The Business of Design (BoDo) blog is distributing seven forms to help you get started organizing and protecting your business. The free PDF forms include Acceptance of Proposal, Change Order, Client Questionnaire, Non-Disclosure Agreement, Print Project Release Checklist, Print Request for Quote, and Project Approval. You can download each of them individually here.

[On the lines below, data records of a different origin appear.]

$ cat src/rtl/adat_frame_decoder.sv
// ADAT receiver: recovers bit timing from an oversampled NRZI line, locks to the
// zero-run sync and unpacks user bits plus eight 24-bit channels per frame.
module adat_frame_decoder #(
  parameter int CLOCKS_PER_BIT = 8,
  parameter int SYNC_ZEROS     = 10,
  parameter int LOSS_BITS      = 16
) (
  input  logic             clk,
  input  logic             rst,
  input  logic             adat_in,
  output logic [0:7][23:0] audio_out,
  output logic [3:0]       user_out,
  output logic             smux2,
  output logic             frame_valid,
  output logic             frame_error,
  output logic             locked
);

  localparam int HALF_BIT    = CLOCKS_PER_BIT / 2;
  localparam int PHASE_W     = $clog2(CLOCKS_PER_BIT);
  localparam int LOSS_CYCLES = LOSS_BITS * CLOCKS_PER_BIT;
  localparam int IDLE_W      = $clog2(LOSS_CYCLES + 1);
  localparam int DATA_BITS   = 196;

  localparam logic [PHASE_W-1:0] SAMPLE_PHASE = PHASE_W'(HALF_BIT - 1);
  localparam logic [PHASE_W-1:0] LAST_PHASE   = PHASE_W'(CLOCKS_PER_BIT - 1);
  localparam logic [IDLE_W-1:0]  IDLE_LIMIT   = IDLE_W'(LOSS_CYCLES);
  localparam logic [3:0]         SYNC_MIN     = 4'(SYNC_ZEROS);
  localparam logic [7:0]         START_IDX    = 8'd245;
  localparam logic [7:0]         USER_SEP_IDX = 8'd240;

  typedef enum logic [0:0] {HUNT = 1'b0, DATA = 1'b1} state_t;

  logic                 sync1_r;
  logic                 sync2_r;
  logic                 prev_r;
  logic                 edge_s;
  logic [PHASE_W-1:0]   phase_r;
  logic                 edge_seen_r;
  logic                 sample_s;
  logic                 bit_s;
  logic [IDLE_W-1:0]    idle_r;
  logic                 loss_s;
  state_t               state_r;
  state_t               state_next_s;
  logic [3:0]           zero_run_r;
  logic [7:0]           bit_idx_r;
  logic [7:0]           cur_idx_s;
  logic                 is_sep_s;
  logic                 sync_hit_s;
  logic                 start_s;
  logic                 shift_s;
  logic                 done_s;
  logic                 err_s;
  logic [DATA_BITS-1:0] data_r;

  // Two-flop synchronizer plus the previous-level register used for edge detection
  always_ff @(posedge clk) begin
    if (rst) begin
      sync1_r <= 1'b0;
      sync2_r <= 1'b0;
      prev_r  <= 1'b0;
    end else begin
      sync1_r <= adat_in;
      sync2_r <= sync1_r;
      prev_r  <= sync2_r;
    end
  end

  // An edge landing on the sample phase re-centres the cell instead of sampling twice.
  assign edge_s     = sync2_r ^ prev_r;
  assign sample_s   = (phase_r == SAMPLE_PHASE) && !edge_s;
  assign bit_s      = edge_seen_r;
  assign loss_s     = (idle_r == IDLE_LIMIT);
  assign cur_idx_s  = bit_idx_r - 8'd1;
  assign is_sep_s   = (cur_idx_s == USER_SEP_IDX) ||
                      ((cur_idx_s < USER_SEP_IDX) && ((cur_idx_s % 8'd5) == 8'd0));
  assign sync_hit_s = sample_s && bit_s && (zero_run_r >= SYNC_MIN);

  // Bit-cell phase tracking, NRZI edge memory and line-idle timer
  always_ff @(posedge clk) begin
    if (rst) begin
      phase_r     <= '0;
      edge_seen_r <= 1'b0;
      idle_r      <= '0;
    end else begin
      if (edge_s || (phase_r == LAST_PHASE)) begin
        phase_r <= '0;
      end else begin
        phase_r <= phase_r + PHASE_W'(1);
      end
      if (edge_s) begin
        edge_seen_r <= 1'b1;
      end else if (sample_s) begin
        edge_seen_r <= 1'b0;
      end
      if (edge_s) begin
        idle_r <= '0;
      end else if (!loss_s) begin
        idle_r <= idle_r + IDLE_W'(1);
      end
    end
  end

  // FSM state register
  always_ff @(posedge clk) begin
    if (rst) begin
      state_r <= HUNT;
    end else begin
      state_r <= state_next_s;
    end
  end

  // FSM next-state logic
  always_comb begin
    state_next_s = state_r;
    case (state_r)
      HUNT: begin
        if (sync_hit_s) begin
          state_next_s = DATA;
        end else begin
          state_next_s = HUNT;
        end
      end
      DATA: begin
        if (loss_s) begin
          state_next_s = HUNT;
        end else if (sample_s && is_sep_s && (!bit_s || (cur_idx_s == 8'd0))) begin
          state_next_s = HUNT;
        end else begin
          state_next_s = DATA;
        end
      end
      default: state_next_s = HUNT;
    endcase
  end

  // FSM output decode: frame start, data shift, completion and separator error
  always_comb begin
    start_s = 1'b0;
    shift_s = 1'b0;
    done_s  = 1'b0;
    err_s   = 1'b0;
    case (state_r)
      HUNT: start_s = sync_hit_s;
      DATA: begin
        if (sample_s && !loss_s) begin
          shift_s = !is_sep_s;
          err_s   = is_sep_s && !bit_s;
          done_s  = is_sep_s && bit_s && (cur_idx_s == 8'd0);
        end else begin
          shift_s = 1'b0;
          err_s   = 1'b0;
          done_s  = 1'b0;
        end
      end
      default: start_s = 1'b0;
    endcase
  end

  // Zero-run counter, frame bit index and data-bit holding register
  always_ff @(posedge clk) begin
    if (rst) begin
      zero_run_r <= 4'd0;
      bit_idx_r  <= 8'd0;
      data_r     <= '0;
    end else begin
      if ((state_r == HUNT) && sample_s) begin
        if (bit_s) begin
          zero_run_r <= 4'd0;
        end else if (zero_run_r != 4'd15) begin
          zero_run_r <= zero_run_r + 4'd1;
        end
      end
      if (start_s) begin
        bit_idx_r <= START_IDX;
      end else if ((state_r == DATA) && sample_s) begin
        bit_idx_r <= cur_idx_s;
      end
      if (shift_s) begin
        data_r <= {data_r[DATA_BITS-2:0], bit_s};
      end
    end
  end

  // Registered frame outputs; they hold the last good frame until the next one completes
  always_ff @(posedge clk) begin
    if (rst) begin
      audio_out   <= '0;
      user_out    <= 4'd0;
      smux2       <= 1'b0;
      frame_valid <= 1'b0;
      frame_error <= 1'b0;
      locked      <= 1'b0;
    end else begin
      frame_valid <= done_s;
      frame_error <= err_s;
      if (done_s) begin
        audio_out <= data_r[191:0];
        user_out  <= data_r[195:192];
        smux2     <= data_r[193];
      end
      if (done_s) begin
        locked <= 1'b1;
      end else if (err_s || loss_s) begin
        locked <= 1'b0;
      end
    end
  end

endmodule
===== src/flat_wrapper.sv =====
// flat-port wrapper written by rule: the top's interface ports become plain ports
module imem_loader_flat 
#(
    parameter int DEPTH          = 512,
    parameter int ADDR_W         = 9,
    parameter int TIMEOUT_CYCLES = 1000000
)
  (clk, rst_n, bus_start, bus_num_words, bus_byte_in, bus_byte_valid, bus_byte_ready, bus_imem_we, bus_imem_addr, bus_imem_wdata, bus_cpu_run, bus_busy, bus_done, bus_err);
  imem_loader_if #(.ADDR_W(ADDR_W)) bus_i ();
  input  logic clk;
  input  logic rst_n;
  input wire logic [$bits(bus_i.start)-1:0] bus_start;
  input wire logic [$bits(bus_i.num_words)-1:0] bus_num_words;
  input wire logic [$bits(bus_i.byte_in)-1:0] bus_byte_in;
  input wire logic [$bits(bus_i.byte_valid)-1:0] bus_byte_valid;
  output wire logic [$bits(bus_i.byte_ready)-1:0] bus_byte_ready;
  output wire logic [$bits(bus_i.imem_we)-1:0] bus_imem_we;
  output wire logic [$bits(bus_i.imem_addr)-1:0] bus_imem_addr;
  output wire logic [$bits(bus_i.imem_wdata)-1:0] bus_imem_wdata;
  output wire logic [$bits(bus_i.cpu_run)-1:0] bus_cpu_run;
  output wire logic [$bits(bus_i.busy)-1:0] bus_busy;
  output wire logic [$bits(bus_i.done)-1:0] bus_done;
  output wire logic [$bits(bus_i.err)-1:0] bus_err;
  assign bus_i.start = bus_start;
  assign bus_i.num_words = bus_num_words;
  assign bus_i.byte_in = bus_byte_in;
  assign bus_i.byte_valid = bus_byte_valid;
  assign bus_byte_ready = bus_i.byte_ready;
  assign bus_imem_we = bus_i.imem_we;
  assign bus_imem_addr = bus_i.imem_addr;
  assign bus_imem_wdata = bus_i.imem_wdata;
  assign bus_cpu_run = bus_i.cpu_run;
  assign bus_busy = bus_i.busy;
  assign bus_done = bus_i.done;
  assign bus_err = bus_i.err;
  imem_loader #(.DEPTH(DEPTH), .ADDR_W(ADDR_W), .TIMEOUT_CYCLES(TIMEOUT_CYCLES)) u_core (.clk(clk), .rst_n(rst_n), .bus(bus_i));
endmodule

iPad Template and Design Kit
You probably know that Apple premiered its long-awaited giant iPod Touch iPad in January. The news was met with mixed reactions primarily because the iPad is not, as was anticipated, the Apple equivalent of a Tablet PC. Rather than running OS X, it runs the iPhone OS, meaning you can install apps on the iPad, but not full applications like Photoshop, InDesign, or Halo. (Plus there’s the whole controversy about Apple refusing to enable Flash content to run on the iPad.)
Still, the iPad is a major new product from Steve Jobs and Company, with all the marketing might of the Cupertino juggernaut’s lifestyle brand behind it. Even if it isn’t the next big thing in portable Macintosh technology for professional users, the iPad will find its way onto the streets, and developers will build apps for it. For designers like you and me, that means plenty of work to be had designing user interfaces and marketing for developers’ iPad apps.
Get in on the ground floor of iPad design now by familiarizing yourself with the environment of the iPad, its graphical user interface specs, and common elements. This awesome design kit from Geoff Teehan, a fully layered Photoshop PSD with plenty of scalable vector elements, will get you ready to propose, mock-up, and design for the iPad before the product actually goes on sale next month.

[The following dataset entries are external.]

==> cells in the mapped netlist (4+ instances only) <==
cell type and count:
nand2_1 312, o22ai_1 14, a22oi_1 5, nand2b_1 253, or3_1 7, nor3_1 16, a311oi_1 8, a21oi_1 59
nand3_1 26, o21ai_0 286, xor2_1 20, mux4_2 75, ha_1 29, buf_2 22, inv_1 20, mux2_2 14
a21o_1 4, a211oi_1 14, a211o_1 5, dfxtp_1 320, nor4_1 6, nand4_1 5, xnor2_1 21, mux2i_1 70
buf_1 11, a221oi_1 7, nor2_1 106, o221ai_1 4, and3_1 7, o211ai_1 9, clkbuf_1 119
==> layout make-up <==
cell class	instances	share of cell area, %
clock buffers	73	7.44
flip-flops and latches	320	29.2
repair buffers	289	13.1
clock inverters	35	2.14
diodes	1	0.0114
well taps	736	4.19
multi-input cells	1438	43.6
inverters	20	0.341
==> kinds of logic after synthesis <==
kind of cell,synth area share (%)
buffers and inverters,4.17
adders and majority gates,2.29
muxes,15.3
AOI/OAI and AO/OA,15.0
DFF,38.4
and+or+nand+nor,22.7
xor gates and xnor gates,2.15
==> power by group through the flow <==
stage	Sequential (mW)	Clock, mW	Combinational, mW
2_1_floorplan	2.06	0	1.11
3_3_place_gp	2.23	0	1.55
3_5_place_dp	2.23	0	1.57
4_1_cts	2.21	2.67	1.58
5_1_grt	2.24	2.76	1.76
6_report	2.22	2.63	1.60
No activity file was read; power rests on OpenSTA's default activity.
<file path="config.mk">
export PLATFORM = sky130hd
export DESIGN_NAME = sfilt_mc
export DESIGN_NICKNAME = d
export VERILOG_FILES = /design/src/rtl/sfilt_mc.sv
export SDC_FILE = /design/constraint.sdc
export NUM_CORES = 2
export LEC_CHECK = 0
export ABC_AREA = 1
export CORE_MARGIN = 4
export CORE_UTILIZATION = 45
export CTS_BUF_LIST = sky130_fd_sc_hd__clkbuf_16
export DETAILED_ROUTE_END_ITERATION = 7
export PLACE_DENSITY = 0.73
export SLEW_MARGIN = 0
export SYNTH_ARGS = -nofsm -noshare
export SYNTH_HDL_FRONTEND = slang
export SYNTH_SLANG_ARGS = --single-unit
</file>
<file path="constraint.sdc">
create_clock -name clk -period 6.7 [get_ports clk]
set_input_delay 2.01 -clock clk [delete_from_list [all_inputs] [get_ports clk]]
set_output_delay 2.01 -clock clk [all_outputs]
set_load 0.05 [all_outputs]
</file>
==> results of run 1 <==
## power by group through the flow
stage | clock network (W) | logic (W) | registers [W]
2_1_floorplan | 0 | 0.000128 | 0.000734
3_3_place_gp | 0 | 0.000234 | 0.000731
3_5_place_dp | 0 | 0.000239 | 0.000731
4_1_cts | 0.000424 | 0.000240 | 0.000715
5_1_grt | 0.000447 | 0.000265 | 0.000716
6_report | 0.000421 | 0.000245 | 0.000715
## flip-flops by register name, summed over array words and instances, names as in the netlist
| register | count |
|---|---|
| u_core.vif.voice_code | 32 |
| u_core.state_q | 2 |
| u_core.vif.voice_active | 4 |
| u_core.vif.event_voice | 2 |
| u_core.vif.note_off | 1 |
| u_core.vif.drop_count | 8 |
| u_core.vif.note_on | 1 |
$ cat src/rtl/slice_chi_iota_engine_if.sv
// Bus between the chi/iota round-step engine and its state memory / controller.
interface slice_chi_iota_engine_if #(
  parameter int unsigned PAGE_W  = 6,
  parameter int unsigned SLICE_W = 25,
  parameter int unsigned RC_W    = 64
);
  logic               start;
  logic [RC_W-1:0]    rc;
  logic               en_iota;
  logic [SLICE_W-1:0] mem_out;
  logic [PAGE_W-1:0]  page;
  logic [SLICE_W-1:0] data;
  logic               write;
  logic               busy;
  logic               done;

  modport master (
    input  start, rc, en_iota, mem_out,
    output page, data, write, busy, done
  );

  modport slave (
    output start, rc, en_iota, mem_out,
    input  page, data, write, busy, done
  );
endinterface

$ cat src/rtl/slice_chi_iota_engine.sv
// Walks all slice pages once per start, writing chi (and optionally iota) of each
// slice back to the state memory, one page per clock.
module slice_chi_iota_engine #(
  parameter int unsigned PAGES   = 64,
  parameter int unsigned SLICE_W = 25
) (
  input  logic                     clk,
  input  logic                     rst,
  slice_chi_iota_engine_if.master  bus
);
  localparam int unsigned PAGE_W = $clog2(PAGES);
  localparam logic [PAGE_W-1:0] LAST_PAGE = PAGE_W'(PAGES - 1);

  typedef enum logic [1:0] {IDLE, RUN, DONE} state_t;

  state_t             state_q, state_d;
  logic [PAGE_W-1:0]  page_q,  page_d;
  logic [PAGES-1:0]   rc_q,    rc_d;
  logic               iota_q,  iota_d;
  logic               write_q, write_d;
  logic               busy_q,  busy_d;
  logic               done_q,  done_d;
  logic [SLICE_W-1:0] data_c;

  // Slice-local transform: each 5-bit row is independent; iota touches lane (0,0) only.
  always_comb begin
    data_c = '0;
    for (int unsigned y = 0; y < 5; y++) begin
      for (int unsigned x = 0; x < 5; x++) begin
        data_c[5*y + x] = bus.mem_out[5*y + x] ^
                          (~bus.mem_out[5*y + ((x + 1) % 5)] & bus.mem_out[5*y + ((x + 2) % 5)]);
      end
    end
    if (iota_q) begin
      data_c[0] = data_c[0] ^ rc_q[page_q];
    end
  end

  always_comb begin
    state_d = state_q;
    page_d  = page_q;
    rc_d    = rc_q;
    iota_d  = iota_q;
    write_d = write_q;
    busy_d  = busy_q;
    done_d  = done_q;
    case (state_q)
      IDLE: begin
        page_d = '0;
        if (bus.start) begin
          state_d = RUN;
          rc_d    = bus.rc;
          iota_d  = bus.en_iota;
          write_d = 1'b1;
          busy_d  = 1'b1;
        end
      end
      RUN: begin
        if (page_q == LAST_PAGE) begin
          state_d = DONE;
          page_d  = '0;
          write_d = 1'b0;
          busy_d  = 1'b0;
          done_d  = 1'b1;
        end else begin
          page_d = page_q + 1'b1;
        end
      end
      DONE: begin
        state_d = IDLE;
        done_d  = 1'b0;
      end
      default: begin
        state_d = IDLE;
        page_d  = '0;
        write_d = 1'b0;
        busy_d  = 1'b0;
        done_d  = 1'b0;
      end
    endcase
  end

  always_ff @(posedge clk) begin
    if (rst) begin
      state_q <= IDLE;
      page_q  <= '0;
      rc_q    <= '0;
      iota_q  <= 1'b0;
      write_q <= 1'b0;
      busy_q  <= 1'b0;
      done_q  <= 1'b0;
    end else begin
      state_q <= state_d;
      page_q  <= page_d;
      rc_q    <= rc_d;
      iota_q  <= iota_d;
      write_q <= write_d;
      busy_q  <= busy_d;
      done_q  <= done_d;
    end
  end

  assign bus.page  = page_q;
  assign bus.data  = data_c;
  assign bus.write = write_q;
  assign bus.busy  = busy_q;
  assign bus.done  = done_q;
endmodule

$ cat src/flat_wrapper.sv
// flat-port wrapper written by rule: the top's interface ports become plain ports
module slice_chi_iota_engine_flat 
#(
  parameter int unsigned PAGES   = 64,
  parameter int unsigned SLICE_W = 25
)
  (clk, rst, bus_start, bus_rc, bus_en_iota, bus_mem_out, bus_page, bus_data, bus_write, bus_busy, bus_done);
  slice_chi_iota_engine_if #(.PAGE_W(6), .SLICE_W(SLICE_W), .RC_W(64)) bus_i ();
  input  logic clk;
  input  logic rst;
  input wire logic [$bits(bus_i.start)-1:0] bus_start;
  input wire logic [$bits(bus_i.rc)-1:0] bus_rc;
  input wire logic [$bits(bus_i.en_iota)-1:0] bus_en_iota;
  input wire logic [$bits(bus_i.mem_out)-1:0] bus_mem_out;
  output wire logic [$bits(bus_i.page)-1:0] bus_page;
  output wire logic [$bits(bus_i.data)-1:0] bus_data;
  output wire logic [$bits(bus_i.write)-1:0] bus_write;
  output wire logic [$bits(bus_i.busy)-1:0] bus_busy;
  output wire logic [$bits(bus_i.done)-1:0] bus_done;
  assign bus_i.start = bus_start;
  assign bus_i.rc = bus_rc;
  assign bus_i.en_iota = bus_en_iota;
  assign bus_i.mem_out = bus_mem_out;
  assign bus_page = bus_i.page;
  assign bus_data = bus_i.data;
  assign bus_write = bus_i.write;
  assign bus_busy = bus_i.busy;
  assign bus_done = bus_i.done;
  slice_chi_iota_engine #(.PAGES(PAGES), .SLICE_W(SLICE_W)) u_core (.clk(clk), .rst(rst), .bus(bus_i));
endmodule
$ cat config.mk
export PLATFORM = sky130hd
export DESIGN_NAME = slice_chi_iota_engine_flat
export DESIGN_NICKNAME = d
export VERILOG_FILES = /design/src/rtl/slice_chi_iota_engine_if.sv /design/src/rtl/slice_chi_iota_engine.sv /design/src/flat_wrapper.sv
export SDC_FILE = /design/constraint.sdc
export NUM_CORES = 1
export LEC_CHECK = 0
export CORE_MARGIN = 10
export CORE_UTILIZATION = 40
export DETAILED_ROUTE_END_ITERATION = 7
export GPL_TIMING_DRIVEN = 0
export PLACE_DENSITY = 0.72
export SYNTH_ARGS = -nofsm -noshare
export SYNTH_HDL_FRONTEND = slang
export SYNTH_SLANG_ARGS = --single-unit
$ cat constraint.sdc
create_clock -name clk -period 3.5 [get_ports clk]
set_clock_uncertainty 0.1 [all_clocks]
set_input_delay 1.05 -clock clk [delete_from_list [all_inputs] [get_ports clk]]
set_output_delay 1.05 -clock clk [all_outputs]
set_load 0.02 [all_outputs]
# --- Word level (Yosys, flattened, before mapping) ---
# Cells that the tools add are included.
totals:
  in_bits: 93
  word_cells: 109
  ff_bits: 75
  out_inout_bits: 34
classes:
  n_addsub: 1
  bitwise: 78
  n_reduce_logical: 5
  mux: 13
  order_cmp: 1
  n_eq_ne: 5
op_table:
  columns: ["op", "n"]
  rows:
  - ["$not A1 Y1", 27]
  - ["$xor A1 B1 Y1", 26]
  - ["$and A1 B1 Y1", 25]
  - ["$pmux W6 S2", 1]
  - ["$lt A6 B7 Y1 const B", 1]
  - ["$add A6 B1 Y6 const B", 1]
  - ["$bmux W1 S6", 1]
  - ["$eq A6 B6 Y1 const B", 1]
  - ["$mux W6", 1]
  - ["$reduce_and A2 Y1", 3]
  - ["$mux W1", 5]
  - ["$mux W2", 2]
  - ["$pmux W2 S2", 1]
  - ["$pmux W1 S3", 1]
  - ["$reduce_and A3 Y1", 1]
  - ["$eq A2 B1 Y1 const B", 1]
  - ["$eq A2 B2 Y1 const B", 1]
  - ["$logic_not A2 Y1", 1]
  - ["$ne A2 B1 Y1 const B", 1]
  - ["$ne A2 B2 Y1 const B", 1]
  - ["$pmux W1 S2", 1]

# --- Logic depth before layout (Yosys ltp) ---
depth:
  ltp_word: 5
  mapped_depth: 8
  depth_no_buf: 7

# --- Worst setup path before layout ---
# Ideal clock, no wire load.
synth_path:
  path_kind: "flip-flop to output port"
  startpoint: "reg u_core.page_q[1], in the netlist u_core.bus.page[1]"
  endpoint: "out bus_data[0]"
  stages_incl_launch_ff: 9
  path_slack_ns: 0.127
  n_path_buf: 2
  t_arrival_ns: 2.223
  cell_sequence: "dfxtp_1 -> buf_4 -> buf_2 -> mux4_2 -> nor3b_2 -> a21oi_1 -> a211oi_1 -> o22ai_1 -> xnor2_1"
synth_via:
  elab_chain_len: 4
synth_lines:
  columns: ["element", "line_no", "source"]
  rows:
  - ["from (decl)", "slice_chi_iota_engine.sv:17", "logic [PAGE_W-1:0] page_q, page_d;"]
  - ["from (signal assigned)", "slice_chi_iota_engine.sv:94", "page_q <= page_d;"]
  - ["$bmux W1 S6", "slice_chi_iota_engine.sv:35", "data_c[0] = data_c[0] ^ rc_q[page_q];"]
  - ["$mux W1 (implied by the code)", "slice_chi_iota_engine.sv:35", null]
  - ["$xor A1 B1 Y1", "slice_chi_iota_engine.sv:35", null]
  - ["$mux W1", "slice_chi_iota_engine.sv:34", "if (iota_q) begin"]
  - ["to (decl)", "flat_wrapper.sv:16", "output wire logic [$bits(bus_i.data)-1:0] bus_data;"]
# No other way between the ends. The select of a mux whose other input is x is not followed.

# --- Final worst setup path ---
layout_path:
  startpoint: "reg u_core.page_q[0], in the netlist u_core.bus.page[0]"
  endpoint: "out bus_data[0]"
# The elaborated chain is that of the path after synthesis.

==> reports/qor.yml <==
wl_met2_mm: 4.910
core_area_sq_mm: 0.008806
final_nets: 680
cts.path.max_buffers: 2
min_period_ns: 3.628
combinationalPowerShare: 0.219
rsz0062_at_grt: "true"
design_area_sq_mm: 0.005301
path_clk_slew_ns: 0.08
fillCellCount: 797
synth-xor-area-share: 0.06959
power_density_mw_per_mm2: 369.7
hold_viol_final: 0
place_area_sq_mm: 0.005046
crit_required_ns: 2.35
crit_arrival_ns: 2.48
path_class: "reg2out"
critPathTopFamily: "simple AND/OR/NAND/NOR gates"
io_buffers: 126
via_per_inst: 5.063
maxUsedRoutingLayer: "met4"
crit_path_end_kind: "output port"
yosysMostFrequentCell: "nand2_1"
synth-simple-area-share: 0.2355
grt_max_degree: 14
fin_crit_sh: 1.037
cts_buffers: 9
grt_usage: 0.1580
die_x_um: 115.5
irDropWorstVdd_uv: 204.4
synth-seq-cells: 75
seq_power_share: 0.472
clkPwrFrac: 0.309
yosysTopAreaCell: "dfxtp_1"
async_flop_share: 0
grt_pass1_vias: 3570
clock_sinks: 75
max_freq_ghz: 0.2756
crit_buf_inv: 3
power.switching_mw: 0.5591
max_slew_margin: 0.6204
cp_slowest_cell: "mux4_2"
crit_chain: "buf_12, buf_12, mux4_2, or4b_1, nand3b_1, o22ai_2, xnor2_1, buf_4"
synth_top_family_by_area: "simple AND/OR/NAND/NOR gates"
ys_top_cells_by_count: "136 x nand2_1, 75 x dfxtp_1, 71 x a21oi_1, 26 x xnor2_1, 24 x nand2b_1"
synth_cell_types: 43
yosys.area_share.adder: 0.003428
ys_top_cells_by_area: "dfxtp_1 41%, nand2_1 14%, a21oi_1 9.7%, xnor2_1 6.2%, mux4_2 6.2%"
netlist_instances: 444
crit_path_max_incr_delay_ns: 0.50
die_area_sq_mm: 0.01334
netlist_area_sq_mm: 0.003650
wl_met1_mm: 4.785
tightest_slew_ns: 0.5693
cts_hold_buf: 0
status: "complete, but fails checks"
cts_root_buf: "clkbuf_8"
drt-wirelength-per-cell_um: 15.29
drcViolationCount: 0
drt_iter0_drc: 226
synthesis.nets: 538
synth_edf_count: 0
drive_gt1_frac: 0.08460
ys_seq_area_frac: 0.4114
finalSetupViolCount: 1
initial_core_util: 0.4145
firstDrtPassIters: 4
path_common_cell: "buf_12"
synthMuxAreaShare: 0.1015
synthDominantCellAreaShare: 0.4114
grt_antenna_before_repair: 0
ys.flop_type: "dfxtp_1"
wl_mm: 10.69
die_h_um: 115.5
power_mw: 1.960
whs_ns: 0.3543
hold_class: "reg2reg"
synth-compound-area-share: 0.1323
yosys_warnings: 0
violations: "setup timing"
sw_frac_of_total: 0.2853
maxCapViolCount: 0
postRouteAntennaNets: 0
grt-ovfl-total: 0
grt_pass1_wl_mm: 17.19
cp_max_fo: 5
htree_num_levels: 3
rows: 34
place_congestion: 0.8779
p_int_mw: 1.401
leakage_nw: 1.981
num_vias: 3539
post-dp-hpwl_mm: 8.397
areaGrowthSynthToFinish_pct: 45.25
start_kind: "register"
io_pins: 127
antenna_cells: 0
cts_tree: "built"
avgSynthCellArea_sq_um: 8.220
fin_util: 0.6020
finalWorstSetupSlack_ns: -0.1280
dr_wl_met3_um: 734
maxSlewViolCount: 0
worstSkewPairLatency_ns: 0.35
per-layer routing:
metal  up-vias  GRT usage
met2       127     0.2536
met1      1624     0.1937
met3        21    0.04341
li1       1767          -
met5         -          0
met4         0    0.07179
final timing paths:
path                              startpoint                      endpoint  slack, ns  cells after the start
min              u_core.rc_q[9]$_SDFFE_PP0P_   u_core.rc_q[9]$_SDFFE_PP0P_       0.35                      2
max          u_core.bus.page[0]$_SDFFE_PP0N_                   bus_data[0]      -0.13                      8
min reg2reg      u_core.rc_q[9]$_SDFFE_PP0P_   u_core.rc_q[9]$_SDFFE_PP0P_       0.35                      2
max reg2reg   u_core.state_q[1]$_SDFFE_PP0P_  u_core.rc_q[22]$_SDFFE_PP0P_       1.44                      6
cell usage in the layout, fill, tap and decap left out, types with 4 or more instances in the layout:
cell type and instances:
nand2_1 136, dlygate4sd2_1 24, mux2i_1 7, buf_1 5, dfxtp_1 73, nand2b_1 24
clkbuf_8 10, xnor2_1 26, a22oi_1 4, nor2_1 12, clkbuf_1 20, a21oi_1 71
mux4_2 10, nand3_1 5, buf_4 7, clkdlybuf4s50_1 101
metrics by stage:
step	setup WS, ns	cells	TNS [ns]
after floorplan	0.1273	444	0
after global placement	-0.6486	678	-2.518
after detailed placement	-0.6281	678	-3.159
after CTS	-0.1372	694	-0.1372
after global routing	-0.2719	699	-0.2719
final	-0.1280	699	-0.1280
power by group through the flow:
stage,combinational [mW],sequential [mW],clock (mW)
finish,0.429,0.926,0.605
global route,0.469,0.932,0.651
CTS,0.423,0.926,0.614
detailed placement,0.441,0.946,0
global placement,0.431,0.943,0
floorplan,0.217,0.940,0
area by class of cell:
type / instances / area [sq um] / share of cell area
Buffer: 34 / 192.7 / 0.03635
Clock buffer: 10 / 137.6 / 0.02596
Clock inverter: 6 / 40.04 / 0.007553
Inverter: 1 / 3.754 / 0.0007080
Multi-Input combinational cell: 334 / 2004 / 0.3781
Sequential cell: 75 / 1509 / 0.2846
Tap cell: 108 / 135.1 / 0.02549
Timing Repair Buffer: 131 / 1279 / 0.2412
registers in the layout, indices dropped and copies added (netlist names):
register          count
u_core.bus.done       1
u_core.bus.page       6
u_core.bus.write      1
u_core.iota_q         1
u_core.rc_q          64
u_core.state_q        2
timing repair:
action | in CTS | in global routing
cloned | 0 | 0
pin swaps | 4 | 5
buffers inserted | 0 | 5
setup endpoints to repair | 25 | 1
gates resized for setup | 39 | 6
worst reg2reg max path, stage by stage, from the launching register on:
cell and delay [ns]:
dfxtp_1 0.31, clkbuf_1 0.28, or2_2 0.18, clkbuf_1 0.42, clkbuf_1 0.42, nand2_1 0.11
a21oi_1 0.16
logic make-up after synthesis:
family                     Yosys count
xor gates and xnor gates            29
AOI/OAI and AO/OA                   88
adders and majority gates            1
muxes                               21
and+or+nand+nor                    195
buffers and inverters               35
DFF                                 75
Note: power is estimated with default switching activity, not from simulation.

Do you prefer to do your UI comping in Fireworks? No sweat! Here’s Resoluut.com’s Fireworks PNG port from Geoff’s PSD.
22 High-Res Textures on Black
As the creator of these textures says, “Everything looks better on black.” After trying out some of these 22 free textures, I have to agree with him. They’re print-ready at 4,000 x 5,000 pixels, but with 300 PPI resolution they can easily be scaled in Photoshop, Illustrator, or Flash for Web or RIA use as well. You could even use them in your iPad designs because MediaMilitia.com has released them royalty free, including for commercial use!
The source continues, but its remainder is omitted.